Jacob Mącznik (4 December 1905 – 10 May 1945) was a Polish-French, Jewish artist, a young painter of the École de Paris until its destruction by the Nazis. Alternative versions of his family name that have been used include Macznik, Moncznik, and Montchnik.  Alternative versions of his first name are Jakub, Yankel, Jankel, Yakov, and Yank'l.

Édouard Roditi, the poet, essayist, surrealist author, scholar, critic, translator and art historian, wrote of Mącznik that he was "among the more prominent artists who died as victims of Nazi extermination camps," that he was "gifted with outstanding" "individual talent," and that had he "lived to profit from the post-war international boom in contemporary art," he "might indeed have now enjoyed considerable fame."

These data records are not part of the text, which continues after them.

Context: an optimization exercise on an open-source flow, tuned for small area and a short achievable clock period. The choices shown serve that exercise and are no tape-out recipe. Function was checked by simulation only, so behaviour that the tests miss may differ from the original. No activity file was given, so power comes from the tool's default toggle rates.

== old ==
// data_mem_responder
module data_mem_responder (
    input  logic        Clock,
    input  logic        ResetN,
    input  logic        MemRead,
    input  logic        MemWrite,
    input  logic [15:0] Address,
    input  logic [15:0] WriteData,
    output logic [15:0] ReadData,
    output logic        Ready,
    output logic        Error,
    output logic [1:0]  fsm_state
);
clock: 5.0 ns
lec_check: 0
cap_margin: 20
core_margin: 2
core_utilization: 60
cts_buf_list: sky130_fd_sc_hd__clkbuf_8
cts_cluster_size: 20
place_density: 0.7
slew_margin: 20
run.sh (not shown) runs the stock make flow with config.mk's settings and CLKGATE_MAP_FILE= SYNTH_SCRIPT=/design/flow/synth_recipe.tcl, a recipe that flattens the netlist after the stock synthesis.
What new does differently from old at the input level:
# old
export LEC_CHECK = 0
export CAP_MARGIN = 20
export CORE_MARGIN = 2
export CORE_UTILIZATION = 60
export CTS_BUF_LIST = sky130_fd_sc_hd__clkbuf_8
export CTS_CLUSTER_SIZE = 20
export PLACE_DENSITY = 0.7
export SLEW_MARGIN = 20
create_clock -name core_clock -period 5.0 [get_ports {Clock}]
# new
export LEC_CHECK = 0
export CAP_MARGIN = 20
export CORE_MARGIN = 2
export CORE_UTILIZATION = 60
export CTS_BUF_LIST = sky130_fd_sc_hd__clkbuf_16
export CTS_CLUSTER_DIAMETER = 60
export CTS_CLUSTER_SIZE = 25
export PLACE_DENSITY = 0.7
export SETUP_SLACK_MARGIN = 2.6
export SLEW_MARGIN = 20
create_clock -name core_clock -period 5.0 [get_ports {Clock}]
Findings:
- new vs. old: cell area lost 1.6%, minimum clock period after layout now sits lower, final worst setup slack rose by 1.02 ns.
- old ended up with st0 as its first element of the critical path; new ended up with err_q.
- Multi-input gate share of total cell area: new vs old up 1.5 points
- The final clock period utilization by the worst path number comes out higher for old vs new.

data_mem_responder, a different RTL version from the one above (not shown whole).
Size: ~4300 flip-flops, about 56 I/O pins, about 0.16 mm2 of cells after synthesis.
## data_mem_responder
module data_mem_responder (
    input  logic        Clock,
    input  logic        ResetN,
    input  logic        MemRead,
    input  logic        MemWrite,
    input  logic [15:0] Address,
    input  logic [15:0] WriteData,
    output logic [15:0] ReadData,
    output logic        Ready,
    output logic        Error,
    output logic [1:0]  fsm_state
);
export LEC_CHECK = 0
export CAP_MARGIN = 20
export CORE_MARGIN = 2
export CORE_UTILIZATION = 65
export PLACE_DENSITY = 0.75
export SETUP_SLACK_MARGIN = 2.55
export SLEW_MARGIN = 20
create_clock -name core_clock -period 5.0 [get_ports {Clock}]
standard.sh (not shown) runs the stock make flow with config.mk's settings and CLKGATE_MAP_FILE= SYNTH_SCRIPT=/design/flow/synth_recipe.tcl, a recipe that flattens the netlist after the stock synthesis.
==> flow/flow/run.sh <==
#!/bin/bash
# Standard ORFS layout, except that clock tree synthesis builds larger sink clusters from
# clkbuf_16 and inserts no dummy loads. Each tool's full output goes to its own log here;
# ORFS also keeps its per-step logs under orfs/logs/.
set -euo pipefail
export CTS_ARGS="-sink_clustering_enable -repair_clock_nets -dont_use_dummy_load -buf_list sky130_fd_sc_hd__clkbuf_16 -sink_clustering_size 28 -sink_clustering_max_diameter 80"
bash standard.sh finish > make_finish.log 2>&1
The starting point ran to the end with no violations.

Encyclopaedia Judaica notes of the École de Paris victims, "Among the more prominent artists who died as victims of Nazi extermination camps were [seventeen painters are then listed, including] "... Jacob Macznik 1905–1944 [sic] ..."  The entry continues, "These martyred artists were gifted with such outstanding and diverse talents that it would now be as unfair to try to force them all into a Jewish school as it was, under the Nazi regime, to deny them their human rights because they were Jews.

Early life
Mącznik was the first of seven children in an orthodox, Aleksander Khassidic family in Łódź, Poland.  His family moved to Potok, near Kielce, during World War I likely for financial reasons.  While in Kielce, he fell in love with drama, and gave theatrical performances with his friends. Jacob and his family left Kielce in 1921, moving back to Łódź.  An art student sparked his interest in art, and took him to Warsaw. Very soon after arrival in Warsaw, the friend abruptly needed to depart to Danzig (now Gdańsk) for family reasons, leaving Mącznik on his own.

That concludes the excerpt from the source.